VTB contacted us to finalize their application for voting.
The client came with a ready-made base part. We needed to test the user identification system through an NFC tag, refresh the design of the application and add a feature that would translate text to speech and be able to recognize the voice.
They sent us a tablet for tests, a tag reader and the tag itself, through which the user logged into the system.
We modified the request that identified the user by the database.
Also, we updated the design.
The problem with the voice module was solved using the native iOS Speech framework, through which the Siri voice assistant works.
The app was released in summer 2019.
We discussed the requests of the application with the customer and prescribed the technical task. Created a prototype in Figma and started development. In total, we worked for about 2.5 months.

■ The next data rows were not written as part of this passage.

$ cat src/rtl/dcache_array.sv
// Line storage for the data cache: valid/dirty/tag/data with one async read port
// and one full-line write port. Only valid and dirty are cleared by reset.
module dcache_array
    import dcache_ctrl_pkg::*;
#(
    parameter int LINES      = 16,
    parameter int TAG_W      = 24,
    parameter int BLOCK_SIZE = 128,
    parameter int IDX_W      = $clog2(LINES)
) (
    input  logic                  clk,
    input  logic                  rst,
    input  logic [IDX_W-1:0]      rd_idx,
    output logic                  rd_valid,
    output logic                  rd_dirty,
    output logic [TAG_W-1:0]      rd_tag,
    output logic [BLOCK_SIZE-1:0] rd_data,
    input  logic                  wr_en,
    input  logic [IDX_W-1:0]      wr_idx,
    input  logic                  wr_valid,
    input  logic                  wr_dirty,
    input  logic [TAG_W-1:0]      wr_tag,
    input  logic [BLOCK_SIZE-1:0] wr_data
);

    logic [LINES-1:0]      valid;
    logic [LINES-1:0]      dirty;
    logic [TAG_W-1:0]      tag_mem  [LINES];
    logic [BLOCK_SIZE-1:0] data_mem [LINES];

    always_ff @(posedge clk or posedge rst) begin
        if (rst) begin
            valid <= '0;
            dirty <= '0;
        end else if (wr_en) begin
            valid[wr_idx] <= wr_valid;
            dirty[wr_idx] <= wr_dirty;
        end
    end

    // Tag and data are meaningless while valid is clear, so they carry no reset.
    always_ff @(posedge clk) begin
        if (wr_en) begin
            tag_mem[wr_idx]  <= wr_tag;
            data_mem[wr_idx] <= wr_data;
        end
    end

    assign rd_valid = valid[rd_idx];
    assign rd_dirty = dirty[rd_idx];
    assign rd_tag   = tag_mem[rd_idx];
    assign rd_data  = data_mem[rd_idx];

endmodule

$ cat src/rtl/dcache_ctrl.sv
// Direct-mapped write-back, write-allocate data cache controller with a
// flush sequence that writes back every dirty line before raising flush_done.
module dcache_ctrl
    import dcache_ctrl_pkg::*;
#(
    parameter int WORD_SIZE  = 32,
    parameter int BLOCK_SIZE = 128,
    parameter int LINES      = 16
) (
    input  logic                  clk,
    input  logic                  rst,
    input  logic                  cpu_req,
    input  logic                  cpu_we,
    input  logic [WORD_SIZE-1:0]  cpu_addr,
    input  logic [WORD_SIZE-1:0]  cpu_wdata,
    output logic [WORD_SIZE-1:0]  cpu_rdata,
    output logic                  cpu_ready,
    output logic [WORD_SIZE-1:0]  mem_addr,
    output logic                  mem_read,
    output logic                  mem_write,
    output logic [BLOCK_SIZE-1:0] mem_wdata,
    input  logic [BLOCK_SIZE-1:0] mem_rdata,
    input  logic                  flush,
    output logic                  flush_done
);

    localparam int IDX_W  = $clog2(LINES);
    localparam int TAG_W  = WORD_SIZE - OFF_W - IDX_W;
    localparam int WSEL_W = $clog2(BLOCK_SIZE / WORD_SIZE);

    state_t state, next_state;

    logic [IDX_W-1:0]      req_idx, scan_idx, scan_idx_next, rd_idx;
    logic [TAG_W-1:0]      req_tag;
    logic [WSEL_W-1:0]     word_sel;
    logic                  line_valid, line_dirty, hit;
    logic [TAG_W-1:0]      line_tag;
    logic [BLOCK_SIZE-1:0] line_data;

    logic                  wr_en, wr_valid, wr_dirty;
    logic [IDX_W-1:0]      wr_idx;
    logic [TAG_W-1:0]      wr_tag;
    logic [BLOCK_SIZE-1:0] wr_data;

    logic                  ready_next, read_next, write_next, done_next;
    logic [WORD_SIZE-1:0]  rdata_next, addr_next;
    logic [BLOCK_SIZE-1:0] wdata_next;
    logic                  unused_addr_bits;

    // Word 0 sits in the most significant bits of the block.
    function automatic logic [WORD_SIZE-1:0] get_word(input logic [BLOCK_SIZE-1:0] blk,
                                                      input logic [WSEL_W-1:0]     w);
        return blk[BLOCK_SIZE-1-WORD_SIZE*int'(w) -: WORD_SIZE];
    endfunction

    function automatic logic [BLOCK_SIZE-1:0] put_word(input logic [BLOCK_SIZE-1:0] blk,
                                                      input logic [WSEL_W-1:0]     w,
                                                      input logic [WORD_SIZE-1:0]  d);
        logic [BLOCK_SIZE-1:0] r;
        r = blk;
        r[BLOCK_SIZE-1-WORD_SIZE*int'(w) -: WORD_SIZE] = d;
        return r;
    endfunction

    assign req_idx          = cpu_addr[OFF_W +: IDX_W];
    assign req_tag          = cpu_addr[WORD_SIZE-1 -: TAG_W];
    assign word_sel         = cpu_addr[WSEL_LSB +: WSEL_W];
    assign unused_addr_bits = ^cpu_addr[WSEL_LSB-1:0];

    // The flush walk owns the read port; otherwise it follows the CPU address.
    assign rd_idx = (state == S_FL_SCAN || state == S_FL_WB) ? scan_idx : req_idx;
    assign hit    = line_valid && (line_tag == req_tag);

    dcache_array #(
        .LINES      (LINES),
        .TAG_W      (TAG_W),
        .BLOCK_SIZE (BLOCK_SIZE)
    ) u_array (
        .clk      (clk),
        .rst      (rst),
        .rd_idx   (rd_idx),
        .rd_valid (line_valid),
        .rd_dirty (line_dirty),
        .rd_tag   (line_tag),
        .rd_data  (line_data),
        .wr_en    (wr_en),
        .wr_idx   (wr_idx),
        .wr_valid (wr_valid),
        .wr_dirty (wr_dirty),
        .wr_tag   (wr_tag),
        .wr_data  (wr_data)
    );

    always_ff @(posedge clk or posedge rst) begin
        if (rst) begin
            state      <= S_IDLE;
            scan_idx   <= '0;
            cpu_ready  <= 1'b0;
            cpu_rdata  <= '0;
            mem_read   <= 1'b0;
            mem_write  <= 1'b0;
            mem_addr   <= '0;
            mem_wdata  <= '0;
            flush_done <= 1'b0;
        end else begin
            state      <= next_state;
            scan_idx   <= scan_idx_next;
            cpu_ready  <= ready_next;
            cpu_rdata  <= rdata_next;
            mem_read   <= read_next;
            mem_write  <= write_next;
            mem_addr   <= addr_next;
            mem_wdata  <= wdata_next;
            flush_done <= done_next;
        end
    end

    // Memory strobes are registered, so they are computed for the state being entered.
    always_comb begin
        next_state    = state;
        scan_idx_next = scan_idx;
        wr_en         = 1'b0;
        wr_idx        = req_idx;
        wr_valid      = line_valid;
        wr_dirty      = line_dirty;
        wr_tag        = line_tag;
        wr_data       = line_data;
        ready_next    = 1'b0;
        rdata_next    = cpu_rdata;
        read_next     = 1'b0;
        write_next    = 1'b0;
        addr_next     = mem_addr;
        wdata_next    = mem_wdata;
        done_next     = flush_done;

        case (state)
            S_IDLE: begin
                if (flush) begin
                    next_state    = S_FL_SCAN;
                    scan_idx_next = '0;
                end else if (cpu_req && !cpu_ready) begin
                    if (hit) begin
                        ready_next = 1'b1;
                        if (cpu_we) begin
                            wr_en    = 1'b1;
                            wr_dirty = 1'b1;
                            wr_data  = put_word(line_data, word_sel, cpu_wdata);
                        end else begin
                            rdata_next = get_word(line_data, word_sel);
                        end
                    end else if (line_valid && line_dirty) begin
                        next_state = S_WB;
                        write_next = 1'b1;
                        addr_next  = {line_tag, req_idx, {OFF_W{1'b0}}};
                        wdata_next = line_data;
                    end else begin
                        next_state = S_FILL;
                        read_next  = 1'b1;
                        addr_next  = {req_tag, req_idx, {OFF_W{1'b0}}};
                    end
                end
            end
            S_WB: begin
                next_state = S_FILL;
                read_next  = 1'b1;
                addr_next  = {req_tag, req_idx, {OFF_W{1'b0}}};
            end
            S_FILL: begin
                next_state = S_FILL_WAIT;
            end
            S_FILL_WAIT: begin
                wr_en      = 1'b1;
                wr_valid   = 1'b1;
                wr_dirty   = 1'b0;
                wr_tag     = req_tag;
                wr_data    = mem_rdata;
                next_state = S_IDLE;
            end
            S_FL_SCAN: begin
                if (line_valid && line_dirty) begin
                    next_state = S_FL_WB;
                    write_next = 1'b1;
                    addr_next  = {line_tag, scan_idx, {OFF_W{1'b0}}};
                    wdata_next = line_data;
                end else if (scan_idx == IDX_W'(LINES - 1)) begin
                    next_state = S_DONE;
                    done_next  = 1'b1;
                end else begin
                    scan_idx_next = scan_idx + IDX_W'(1);
                end
            end
            S_FL_WB: begin
                wr_en    = 1'b1;
                wr_idx   = scan_idx;
                wr_dirty = 1'b0;
                if (scan_idx == IDX_W'(LINES - 1)) begin
                    next_state = S_DONE;
                    done_next  = 1'b1;
                end else begin
                    next_state    = S_FL_SCAN;
                    scan_idx_next = scan_idx + IDX_W'(1);
                end
            end
            S_DONE: begin
                next_state = S_DONE;
            end
            default: begin
                next_state = S_IDLE;
            end
        endcase
    end

endmodule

When authorizing through the tag, the request did not go through, due to the fact that the data formats did not match. This happens if the server side of the application is updated, but the one with which the user is interacting is not. To make the authorization work, we updated the data format.

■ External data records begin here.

$ cat config.mk
export PLATFORM = sky130hd
export DESIGN_NAME = neuron_layer
export DESIGN_NICKNAME = d
export VERILOG_FILES = /design/src/rtl/neuron_layer.sv
export SDC_FILE = /design/constraint.sdc
export NUM_CORES = 2
export LEC_CHECK = 0
export CORE_UTILIZATION = 33
export CTS_CLUSTER_DIAMETER = 120
export CTS_CLUSTER_SIZE = 25
export DETAILED_ROUTE_END_ITERATION = 8
export HOLD_SLACK_MARGIN = 0.1
export MAX_ROUTING_LAYER = met4
export SLEW_MARGIN = 10
export SYNTH_ARGS = -nofsm -noshare
export SYNTH_HDL_FRONTEND = slang
export SYNTH_SLANG_ARGS = --single-unit
$ cat constraint.sdc
create_clock -name clk -period 8.3 [get_ports clk]
set_clock_uncertainty 0.1 [all_clocks]
set_input_delay 2.49 -clock clk [delete_from_list [all_inputs] [get_ports clk]]
set_output_delay 2.49 -clock clk [all_outputs]
set_load 0.03 [all_outputs]
$ cat src/rtl/neuron_layer.sv
`default_nettype none
// ============================================================================
// Module   : neuron_layer
// Brief    : NUM_NEURONS fixed-point dot products over a shared input vector,
//            one time-multiplexed signed MAC, ReLU + saturation per neuron.
// Revision : 1.0 - initial release
// ============================================================================
module neuron_layer #(
    parameter int DATA_WIDTH  = 16,
    parameter int VEC_LEN     = 8,
    parameter int NUM_NEURONS = 4,
    parameter int FRAC_BITS   = 8,
    localparam int ADDR_W     = $clog2(NUM_NEURONS * VEC_LEN),
    localparam int IDX_W      = (NUM_NEURONS > 1) ? $clog2(NUM_NEURONS) : 1
) (
    input  logic                  clk,
    input  logic                  rst,
    input  logic                  start_i,
    input  logic                  relu_en_i,
    input  logic                  wr_en_i,
    input  logic                  wr_sel_i,
    input  logic [ADDR_W-1:0]     wr_addr_i,
    input  logic [DATA_WIDTH-1:0] wr_data_i,
    output logic [DATA_WIDTH-1:0] out_o,
    output logic [IDX_W-1:0]      out_idx_o,
    output logic                  out_valid_o,
    output logic                  ready_o,
    output logic                  done_o
);

    localparam int K_W   = $clog2(VEC_LEN);
    localparam int ACC_W = 2 * DATA_WIDTH + $clog2(VEC_LEN);

    localparam logic signed [ACC_W-1:0] SAT_MAX =
        {{(ACC_W-DATA_WIDTH+1){1'b0}}, {(DATA_WIDTH-1){1'b1}}};
    localparam logic signed [ACC_W-1:0] SAT_MIN =
        {{(ACC_W-DATA_WIDTH+1){1'b1}}, {(DATA_WIDTH-1){1'b0}}};

    typedef enum logic [1:0] {
        S_IDLE = 2'd0,
        S_MAC  = 2'd1,
        S_EMIT = 2'd2
    } state_e;

    state_e                       state_q, state_d;
    logic [IDX_W-1:0]             n_q, n_d;
    logic [K_W-1:0]               k_q, k_d;
    logic signed [ACC_W-1:0]      acc_q, acc_d;
    logic                         relu_q, relu_d;
    logic [DATA_WIDTH-1:0]        out_q, out_d;
    logic [IDX_W-1:0]             idx_q, idx_d;
    logic                         valid_q, valid_d;
    logic                         done_q, done_d;

    logic signed [DATA_WIDTH-1:0] in_mem [VEC_LEN];
    logic signed [DATA_WIDTH-1:0] w_mem  [NUM_NEURONS*VEC_LEN];

    logic                         w_ready;
    logic [ADDR_W-1:0]            w_widx;
    logic signed [2*DATA_WIDTH-1:0] w_prod;
    logic signed [ACC_W-1:0]      w_shift;
    logic [DATA_WIDTH-1:0]        w_sat;
    logic [DATA_WIDTH-1:0]        w_result;

    // The cycle carrying done still reads as busy, so ready rises one cycle
    // after the last result strobe.
    assign w_ready = (state_q == S_IDLE) && !done_q;

    always_ff @(posedge clk) begin
        if (!rst && wr_en_i && w_ready) begin
            if (wr_sel_i) begin
                if (int'(wr_addr_i) < NUM_NEURONS * VEC_LEN) begin
                    w_mem[wr_addr_i] <= wr_data_i;
                end
            end else if (int'(wr_addr_i) < VEC_LEN) begin
                in_mem[wr_addr_i[K_W-1:0]] <= wr_data_i;
            end
        end
    end

    assign w_widx  = ADDR_W'(int'(n_q) * VEC_LEN + int'(k_q));
    assign w_prod  = in_mem[k_q] * w_mem[w_widx];
    assign w_shift = acc_q >>> FRAC_BITS;

    always_comb begin
        w_sat = w_shift[DATA_WIDTH-1:0];
        if (w_shift > SAT_MAX) begin
            w_sat = {1'b0, {(DATA_WIDTH-1){1'b1}}};
        end else if (w_shift < SAT_MIN) begin
            w_sat = {1'b1, {(DATA_WIDTH-1){1'b0}}};
        end
        w_result = (relu_q && w_sat[DATA_WIDTH-1]) ? '0 : w_sat;
    end

    always_ff @(posedge clk) begin
        if (rst) begin
            state_q <= S_IDLE;
            n_q     <= '0;
            k_q     <= '0;
            acc_q   <= '0;
            relu_q  <= 1'b0;
            out_q   <= '0;
            idx_q   <= '0;
            valid_q <= 1'b0;
            done_q  <= 1'b0;
        end else begin
            state_q <= state_d;
            n_q     <= n_d;
            k_q     <= k_d;
            acc_q   <= acc_d;
            relu_q  <= relu_d;
            out_q   <= out_d;
            idx_q   <= idx_d;
            valid_q <= valid_d;
            done_q  <= done_d;
        end
    end

    always_comb begin
        state_d = state_q;
        n_d     = n_q;
        k_d     = k_q;
        acc_d   = acc_q;
        relu_d  = relu_q;
        out_d   = out_q;
        idx_d   = idx_q;
        valid_d = 1'b0;
        done_d  = 1'b0;
        unique case (state_q)
            S_IDLE: begin
                if (start_i && w_ready) begin
                    state_d = S_MAC;
                    n_d     = '0;
                    k_d     = '0;
                    acc_d   = '0;
                    relu_d  = relu_en_i;
                end
            end
            S_MAC: begin
                acc_d = acc_q + ACC_W'(w_prod);
                if (k_q == K_W'(VEC_LEN - 1)) begin
                    state_d = S_EMIT;
                end else begin
                    k_d = k_q + 1'b1;
                end
            end
            S_EMIT: begin
                out_d   = w_result;
                idx_d   = n_q;
                valid_d = 1'b1;
                if (n_q == IDX_W'(NUM_NEURONS - 1)) begin
                    done_d  = 1'b1;
                    state_d = S_IDLE;
                end else begin
                    n_d     = n_q + 1'b1;
                    k_d     = '0;
                    acc_d   = '0;
                    state_d = S_MAC;
                end
            end
            default: state_d = S_IDLE;
        endcase
    end

    assign out_o       = out_q;
    assign out_idx_o   = idx_q;
    assign out_valid_o = valid_q;
    assign done_o      = done_q;
    assign ready_o     = w_ready;

endmodule
`default_nettype wire

==> results.yml <==
outcome:
  run_status: "finished, final reports clean"
sta:
  fin_ws_ps: 294.2
  worst_pin_slew_ps: 1227
  max-slew-margin-rel_pct: 18.11
  holdWs_ps: 356.1
  slew_viol_final: 0
  period_minus_slack_ps: 8006
  fmax_ghz: 0.1249
  finalHoldViolations: 0
  setup_viol: 0
  fin_crit_sh_pct: 96.46
  tns_ps: 0
layout:
  area_growth_syn_to_layout_pct: 11.76
  finalNonFillerCells: 4163
  drive_gt1_share_pct: 17.58
  fin_util_pct: 37.23
  final_nets: 3067
detailed_routing:
  wire_per_inst_um: 21.72
  drt_iter0_markers: 1698
  via_per_inst: 4.957
  num_vias: 20640
  drc: 0
  ant_nets: 0
  wirelength_um: 90420
  drtPass1Iterations: 6
placed_design:
  numPortBuffers: 47
  dp_hpwl_um: 62300
  gp_congestion: 0.8495
  place_ws_ps: 171.0
  place_inst: 4088
clocking:
  numCtsBuffers: 36
  cts_buffer_depth: 3
  cts_tree: "yes"
  root_buffer: "clkbuf_16"
  cts_num_sinks: 706
  htree_levels: 2
  clk_latency_ps: 630
  cts_hold_repair.buffers: 0
  clk_pin_slew_ps: 100
floorplan:
  num_io_pins: 48
  die_y_um: 341.7
  die_area_um2: 116800
  num_rows: 124
  dieWidth_um: 341.7
  core_um2: 114300
  start_util_pct: 33.31
critical_path:
  rr_worst_depth: 28
  cp_max_fo: 17
  critPathLaunchType: "flip-flop"
  endpoint_kind: "flip-flop"
  cp_slowest_cell: "mux4_2"
  reg2reg_from: "k_q[0]$_SDFFE_PP0P_"
  cp.arrival_ps: 8400
  rrSetupSlack_ps: 290
  timing.critical_path.mode_cell: "fa_1"
  crit_type: "reg -> reg"
  critical_path.max_stage_delay_ps: 570
  critical_path_required_ps: 8700
  r2r_end: "acc_q[29]$_SDFFE_PP0P_"
logic_synthesis:
  synth_ff_type: "edfxtp_1"
  yosysWarnings: 0
  synth_edf_count: 640
  ys_types: 56
  synth-async-reset-ratio_pct: 0
  syn_area_per_cell_um2: 15.27
  ys_seq_area_share_pct: 53.93
  syn_inst: 2495
  syn_area_um2: 38090
  synth-seq-cells: 706
  synthesis.nets: 2939
grt:
  grt_pass1_vias: 21680
  antenna_found_initial: 1
  track_usage_pct: 16.29
  grt_max_degree: 44
  grt_pass1_wl_um: 137800
  grt-ovfl-total: 0
pwr:
  power.density_nw_per_um2: 371.4
  p_seq_share_pct: 25.2
  combPwrFrac_pct: 61.8
  leakage_nw: 15.47
  swShare_pct: 43.04
  vdd_drop_max_mv: 0.6152
  power_frac_clock_pct: 13.0
  internal_power_mw: 9.004
  switching_power_mw: 6.805
hold_path:
  hold_path_class: "reg -> reg"
  worstHoldEndpoint: "out_o[12]$_SDFFE_PP0P_"
  hp-start: "out_o[12]$_SDFFE_PP0P_"
  worstHoldPathCells: 2
run:
  maxCapViolations: 0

We had never worked with the voice recognition before, so it was necessary to learn a technology that was new to us.
To translate questions into speech and recognize voice, we used the native iOS Speech framework. The text of the question and answer options are sent to the framework, after which they are read out by the Siri voice. Then the application switches to the "Listen to the answer" mode and correlates the user's speech with the proposed options.

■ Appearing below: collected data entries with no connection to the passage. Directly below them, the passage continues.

## src/rtl/int_ctrl_pkg.sv

```systemverilog
// int_ctrl_pkg: register addresses and FSM state encoding for the interrupt controller
package int_ctrl_pkg;
  typedef enum logic [1:0] {
    IDLE    = 2'd0,
    REQ     = 2'd1,
    SERVICE = 2'd2
  } state_e;
  localparam logic [1:0] ADDR_IE     = 2'd0;
  localparam logic [1:0] ADDR_IP     = 2'd1;
  localparam logic [1:0] ADDR_CTRL   = 2'd2;
  localparam logic [1:0] ADDR_STATUS = 2'd3;
endpackage

```

## src/rtl/int_ctrl_if.sv

```systemverilog
// int_ctrl_if: register bus, interrupt sources and irq handshake between core and int_ctrl
interface int_ctrl_if #(
  parameter int DATA_WIDTH = 8,
  parameter int NUM_SRC    = 8,
  parameter int ID_WIDTH   = 3
);
  logic [NUM_SRC-1:0]    src;
  logic                  wr_en;
  logic                  rd_en;
  logic [1:0]            reg_addr;
  logic [DATA_WIDTH-1:0] wdata;
  logic [DATA_WIDTH-1:0] rdata;
  logic                  irq_req;
  logic                  irq_ack;
  logic                  eoi;
  logic [DATA_WIDTH-1:0] interrupt;
  logic [ID_WIDTH-1:0]   grant_id;
  modport master (
    output src, wr_en, rd_en, reg_addr, wdata, irq_ack, eoi,
    input  rdata, irq_req, interrupt, grant_id
  );
  modport slave (
    input  src, wr_en, rd_en, reg_addr, wdata, irq_ack, eoi,
    output rdata, irq_req, interrupt, grant_id
  );
endinterface

```

## src/rtl/int_edge_det.sv

```systemverilog
// int_edge_det: rising-edge detect on N sources; INT_CTRL_SYNC_EN adds a 2-flop synchronizer.
// History flops reset to 1 so a source already high out of reset does not fire.
module int_edge_det #(
  parameter int N = 8
) (
  input  logic         clk,
  input  logic         rst_n,
  input  logic [N-1:0] src,
  output logic [N-1:0] rise
);
  logic [N-1:0] s_v, d_q;
`ifdef INT_CTRL_SYNC_EN
  logic [N-1:0] m_q, y_q;
  always_ff @(posedge clk or negedge rst_n) begin
    if (!rst_n) begin
      m_q <= '1;
      y_q <= '1;
    end else begin
      m_q <= src;
      y_q <= m_q;
    end
  end
  assign s_v = y_q;
`else
  assign s_v = src;
`endif
  always_ff @(posedge clk or negedge rst_n) begin
    if (!rst_n) d_q <= '1;
    else        d_q <= s_v;
  end
  assign rise = s_v & ~d_q;
endmodule

```

## src/rtl/int_ctrl.sv

```systemverilog
// int_ctrl: edge-captured, prioritised interrupt controller with req/ack/eoi handshake.
// Define INT_CTRL_SYNC_EN to synchronise src before edge capture.
module int_ctrl
  import int_ctrl_pkg::*;
#(
  parameter int DATA_WIDTH = 8,
  parameter int NUM_SRC    = 8,
  parameter int ID_WIDTH   = 3
) (
  input logic       clk,
  input logic       rst_n,
  int_ctrl_if.slave bus
);
  logic [NUM_SRC-1:0]    rise, ie_q, ie_d, pend_q, pend_d, cand, clr, gnt_oh;
  logic                  ge_q, ge_d, req_q, req_d, ack, live;
  logic                  wr_ie, wr_ip, wr_ctrl;
  state_e                state_q, state_d;
  logic [ID_WIDTH-1:0]   gid_q, gid_d, pick;
  logic [DATA_WIDTH-1:0] int_q, int_d, rdata_q, rdata_d, rd_mux;
  int_edge_det #(.N(NUM_SRC)) u_edge (
    .clk  (clk),
    .rst_n(rst_n),
    .src  (bus.src),
    .rise (rise)
  );
  assign wr_ie   = bus.wr_en && bus.reg_addr == ADDR_IE;
  assign wr_ip   = bus.wr_en && bus.reg_addr == ADDR_IP;
  assign wr_ctrl = bus.wr_en && bus.reg_addr == ADDR_CTRL;
  assign cand    = ge_q ? pend_q & ie_q : '0;
  assign gnt_oh  = NUM_SRC'(1) << gid_q;
  assign ack     = state_q == REQ && bus.irq_ack;
  // a granted request stays live only while its source is still pending and enabled
  assign live    = ge_q && |(ie_q & pend_q & gnt_oh);
  always_comb begin
    pick = '0;
    for (int i = NUM_SRC - 1; i >= 0; i--) if (cand[i]) pick = ID_WIDTH'(i);
  end
  always_comb begin
    clr    = (wr_ip ? bus.wdata[NUM_SRC-1:0] : '0) | (ack ? gnt_oh : '0);
    pend_d = (pend_q & ~clr) | rise;
    ie_d   = wr_ie ? bus.wdata[NUM_SRC-1:0] : ie_q;
    ge_d   = wr_ctrl ? bus.wdata[0] : ge_q;
    rd_mux = bus.reg_addr == ADDR_IE   ? DATA_WIDTH'(ie_q)   :
             bus.reg_addr == ADDR_IP   ? DATA_WIDTH'(pend_q) :
             bus.reg_addr == ADDR_CTRL ? DATA_WIDTH'(ge_q)   :
                                         DATA_WIDTH'({state_q, gid_q});
    rdata_d = bus.rd_en ? rd_mux : rdata_q;
  end
  // ack is tested before the withdraw condition so it wins when both occur
  always_comb begin
    state_d = state_q;
    req_d   = req_q;
    int_d   = int_q;
    gid_d   = gid_q;
    if (state_q == IDLE && |cand) begin
      state_d = REQ;
      req_d   = 1'b1;
      gid_d   = pick;
      int_d   = DATA_WIDTH'(1) << pick;
    end else if (ack) begin
      state_d = SERVICE;
      req_d   = 1'b0;
    end else if (state_q == REQ && !live) begin
      state_d = IDLE;
      req_d   = 1'b0;
      int_d   = '0;
      gid_d   = '0;
    end else if (state_q == SERVICE && bus.eoi) begin
      state_d = IDLE;
      int_d   = '0;
      gid_d   = '0;
    end
  end
  always_ff @(posedge clk or negedge rst_n) begin
    if (!rst_n) begin
      state_q <= IDLE;
      req_q   <= 1'b0;
      int_q   <= '0;
      gid_q   <= '0;
      pend_q  <= '0;
      ie_q    <= '0;
      ge_q    <= 1'b0;
      rdata_q <= '0;
    end else begin
      state_q <= state_d;
      req_q   <= req_d;
      int_q   <= int_d;
      gid_q   <= gid_d;
      pend_q  <= pend_d;
      ie_q    <= ie_d;
      ge_q    <= ge_d;
      rdata_q <= rdata_d;
    end
  end
  assign bus.rdata     = rdata_q;
  assign bus.irq_req   = req_q;
  assign bus.interrupt = int_q;
  assign bus.grant_id  = gid_q;
endmodule

```

## src/flat_wrapper.sv

```systemverilog
// flat-port wrapper written by rule: the top's interface ports become plain ports
module int_ctrl_flat import int_ctrl_pkg::*;
#(
  parameter int DATA_WIDTH = 8,
  parameter int NUM_SRC    = 8,
  parameter int ID_WIDTH   = 3
)
  (clk, rst_n, bus_src, bus_wr_en, bus_rd_en, bus_reg_addr, bus_wdata, bus_irq_ack, bus_eoi, bus_rdata, bus_irq_req, bus_interrupt, bus_grant_id);
  int_ctrl_if #(.DATA_WIDTH(DATA_WIDTH), .NUM_SRC(NUM_SRC), .ID_WIDTH(ID_WIDTH)) bus_i ();
  input logic clk;
  input logic rst_n;
  input wire logic [$bits(bus_i.src)-1:0] bus_src;
  input wire logic [$bits(bus_i.wr_en)-1:0] bus_wr_en;
  input wire logic [$bits(bus_i.rd_en)-1:0] bus_rd_en;
  input wire logic [$bits(bus_i.reg_addr)-1:0] bus_reg_addr;
  input wire logic [$bits(bus_i.wdata)-1:0] bus_wdata;
  input wire logic [$bits(bus_i.irq_ack)-1:0] bus_irq_ack;
  input wire logic [$bits(bus_i.eoi)-1:0] bus_eoi;
  output wire logic [$bits(bus_i.rdata)-1:0] bus_rdata;
  output wire logic [$bits(bus_i.irq_req)-1:0] bus_irq_req;
  output wire logic [$bits(bus_i.interrupt)-1:0] bus_interrupt;
  output wire logic [$bits(bus_i.grant_id)-1:0] bus_grant_id;
  assign bus_i.src = bus_src;
  assign bus_i.wr_en = bus_wr_en;
  assign bus_i.rd_en = bus_rd_en;
  assign bus_i.reg_addr = bus_reg_addr;
  assign bus_i.wdata = bus_wdata;
  assign bus_i.irq_ack = bus_irq_ack;
  assign bus_i.eoi = bus_eoi;
  assign bus_rdata = bus_i.rdata;
  assign bus_irq_req = bus_i.irq_req;
  assign bus_interrupt = bus_i.interrupt;
  assign bus_grant_id = bus_i.grant_id;
  int_ctrl #(.DATA_WIDTH(DATA_WIDTH), .NUM_SRC(NUM_SRC), .ID_WIDTH(ID_WIDTH)) u_core (.clk(clk), .rst_n(rst_n), .bus(bus_i));
endmodule
```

Technically, speech is converted to text, and the application looks for matches between what is said and the answer options. If the speaker's answer coincides with the proposed option, then his vote is counted. If the app doesn't find a match, Siri asks you to say your answer again more clearly.
During our work, we faced a problem of an incorrect translation from English into Russian. Therefore, we still had to work on localization.
Initially, we wanted the voice to be recorded into an audio file and sent to the server. Then, it would be parsed and correlated, and in response the user would receive a line of text. But the native framework gave much faster and better result, so we abandoned this solution.